Says Dr Villoo Morawala-Patell, founder and CEO of Avesthagen: “The risks are
there from the very stage of setting up a biotech company which would need about
$2 million at the start just to take an idea and set up the facilities required.
Another $10 million would be required at the early stage to get the research
going. After that there is a chance that the product might fail.” That could be
fatal for the entrepreneur, industry experts admit, as no venture capital or
financial institution would back an entrepreneur who has failed before. “We’re
unforgiving, unlike in the US where you could find someone to fund your project
on the belief that you won’t commit the same mistakes again,” Morawala-Patell
adds.
While there is no mechanism in place to hedge the risks involved and insurance
in this sector is still a very long way, the industry has found its own way
of working around the problems. Says Nitin Deshmukh, director,
Association of Biotech-led Enterprises (ABLE): “A full product has to go
through a number of trials and a number of biotech regulatory
authorities.
All these activities control risks within the country. Also, although there is
research going on in very innovative products, most of the industry is actually
working on proven products that do not involve risks. There is innovation in the
technologies that they have developed to produce these products.”
However, in the case of marketing products abroad and with the Ranbaxy case in
point, the industry agrees that Indian companies must have a system in place for
the critical examination of products, and to be doubly sure that it is in
keeping with international standards.
Dr Krishna Ella, CMD, Bharat Biotech, and
chairman of Ficci’s biotech committee, adds a word of caution too. With regard
to the withdrawal of Ranbaxy's anti-retroviral AIDS drug, he feels that it will
have an effect on the biotech sector in a significant manner.
Although there hasn’t been any such withdrawal in the biotech sector, Dr Ella
predicts that “such problems will no longer surprise us as we get into the year
2005 in the light of impending GATT”. He sees such issues could recur in the
future.
“The MNCs score over us in every aspect and will continue to take decisions that
suit their focus.

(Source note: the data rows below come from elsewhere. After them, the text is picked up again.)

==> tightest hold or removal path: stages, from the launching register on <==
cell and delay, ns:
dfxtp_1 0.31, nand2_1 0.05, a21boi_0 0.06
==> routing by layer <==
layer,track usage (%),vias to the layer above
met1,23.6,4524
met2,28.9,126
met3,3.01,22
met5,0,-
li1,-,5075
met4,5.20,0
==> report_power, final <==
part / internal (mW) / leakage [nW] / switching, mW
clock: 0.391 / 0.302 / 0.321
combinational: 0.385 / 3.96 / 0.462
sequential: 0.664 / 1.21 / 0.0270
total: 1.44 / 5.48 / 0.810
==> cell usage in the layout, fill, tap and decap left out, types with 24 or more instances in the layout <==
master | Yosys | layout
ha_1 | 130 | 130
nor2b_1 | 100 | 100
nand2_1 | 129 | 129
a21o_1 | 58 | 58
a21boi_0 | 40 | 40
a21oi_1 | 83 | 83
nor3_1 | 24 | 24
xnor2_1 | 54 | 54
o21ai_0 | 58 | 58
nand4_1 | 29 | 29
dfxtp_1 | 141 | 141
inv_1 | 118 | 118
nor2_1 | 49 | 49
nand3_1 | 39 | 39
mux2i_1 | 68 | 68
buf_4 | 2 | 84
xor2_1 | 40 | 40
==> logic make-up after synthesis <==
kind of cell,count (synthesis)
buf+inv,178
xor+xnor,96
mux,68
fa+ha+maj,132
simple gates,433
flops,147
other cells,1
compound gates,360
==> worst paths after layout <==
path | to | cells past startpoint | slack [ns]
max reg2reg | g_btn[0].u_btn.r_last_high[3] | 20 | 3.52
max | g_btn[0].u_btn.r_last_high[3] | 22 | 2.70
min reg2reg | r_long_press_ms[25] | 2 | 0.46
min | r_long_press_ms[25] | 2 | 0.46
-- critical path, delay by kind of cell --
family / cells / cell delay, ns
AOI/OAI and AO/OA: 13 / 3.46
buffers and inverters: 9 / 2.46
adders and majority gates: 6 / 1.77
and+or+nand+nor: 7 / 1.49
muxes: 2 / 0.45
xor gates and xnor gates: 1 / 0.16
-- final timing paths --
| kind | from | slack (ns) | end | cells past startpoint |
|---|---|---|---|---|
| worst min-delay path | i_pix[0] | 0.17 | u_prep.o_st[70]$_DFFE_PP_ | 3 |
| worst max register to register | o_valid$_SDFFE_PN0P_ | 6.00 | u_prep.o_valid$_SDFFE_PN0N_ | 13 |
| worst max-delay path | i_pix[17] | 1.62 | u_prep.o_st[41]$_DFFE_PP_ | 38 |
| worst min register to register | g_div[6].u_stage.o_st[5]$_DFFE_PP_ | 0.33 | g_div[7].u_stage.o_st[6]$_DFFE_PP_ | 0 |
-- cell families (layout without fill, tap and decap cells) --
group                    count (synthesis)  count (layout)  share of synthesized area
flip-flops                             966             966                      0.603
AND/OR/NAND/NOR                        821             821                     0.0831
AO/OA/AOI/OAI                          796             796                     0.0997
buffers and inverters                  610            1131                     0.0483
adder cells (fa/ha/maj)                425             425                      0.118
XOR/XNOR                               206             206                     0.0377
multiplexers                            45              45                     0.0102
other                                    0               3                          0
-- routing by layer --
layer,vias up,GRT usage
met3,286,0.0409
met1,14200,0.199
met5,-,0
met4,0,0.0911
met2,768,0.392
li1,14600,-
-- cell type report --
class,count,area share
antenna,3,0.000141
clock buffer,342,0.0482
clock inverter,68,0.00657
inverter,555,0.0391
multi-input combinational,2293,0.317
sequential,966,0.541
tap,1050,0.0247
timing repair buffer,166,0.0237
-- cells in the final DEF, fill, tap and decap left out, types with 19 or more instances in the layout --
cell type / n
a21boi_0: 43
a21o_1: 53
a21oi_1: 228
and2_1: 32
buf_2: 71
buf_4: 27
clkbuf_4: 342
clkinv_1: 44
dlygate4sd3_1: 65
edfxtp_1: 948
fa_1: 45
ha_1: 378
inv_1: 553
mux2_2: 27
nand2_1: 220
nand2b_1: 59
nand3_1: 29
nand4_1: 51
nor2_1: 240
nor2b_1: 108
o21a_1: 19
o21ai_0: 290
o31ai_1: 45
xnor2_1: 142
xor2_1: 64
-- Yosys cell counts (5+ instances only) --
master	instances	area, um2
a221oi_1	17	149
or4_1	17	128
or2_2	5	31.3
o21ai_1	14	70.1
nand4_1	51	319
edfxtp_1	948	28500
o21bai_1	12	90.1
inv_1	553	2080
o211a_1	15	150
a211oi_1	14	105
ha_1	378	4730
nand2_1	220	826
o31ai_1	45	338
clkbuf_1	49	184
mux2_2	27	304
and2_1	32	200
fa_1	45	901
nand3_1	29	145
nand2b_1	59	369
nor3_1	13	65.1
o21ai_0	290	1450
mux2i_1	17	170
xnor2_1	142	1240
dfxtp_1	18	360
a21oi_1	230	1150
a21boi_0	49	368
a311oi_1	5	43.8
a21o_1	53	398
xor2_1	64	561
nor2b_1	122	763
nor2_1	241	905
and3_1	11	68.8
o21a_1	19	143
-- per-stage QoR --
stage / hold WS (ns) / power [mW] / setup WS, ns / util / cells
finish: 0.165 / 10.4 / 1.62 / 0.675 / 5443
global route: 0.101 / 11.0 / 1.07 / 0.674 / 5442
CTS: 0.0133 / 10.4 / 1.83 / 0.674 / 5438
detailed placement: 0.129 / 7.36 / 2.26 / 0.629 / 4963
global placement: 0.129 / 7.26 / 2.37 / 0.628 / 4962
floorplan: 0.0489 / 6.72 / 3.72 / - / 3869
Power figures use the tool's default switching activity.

In the light of this, we must intensify our efforts to create
a potent biotechnology sector,” Dr Ella adds.
But there’s a silver lining too. India is all set to be a biotech hub for
South-East Asia, Dr Ella insists. “The Indian biotech industry is expected to
grow to $1.45 billion in 2005-06, $4 billion in 2006-07 and more than double
that figure to $9 billion in 2007-08 from $500 million currently, according to a
CII survey.”
That could also strengthen the biotech industry’s position globally.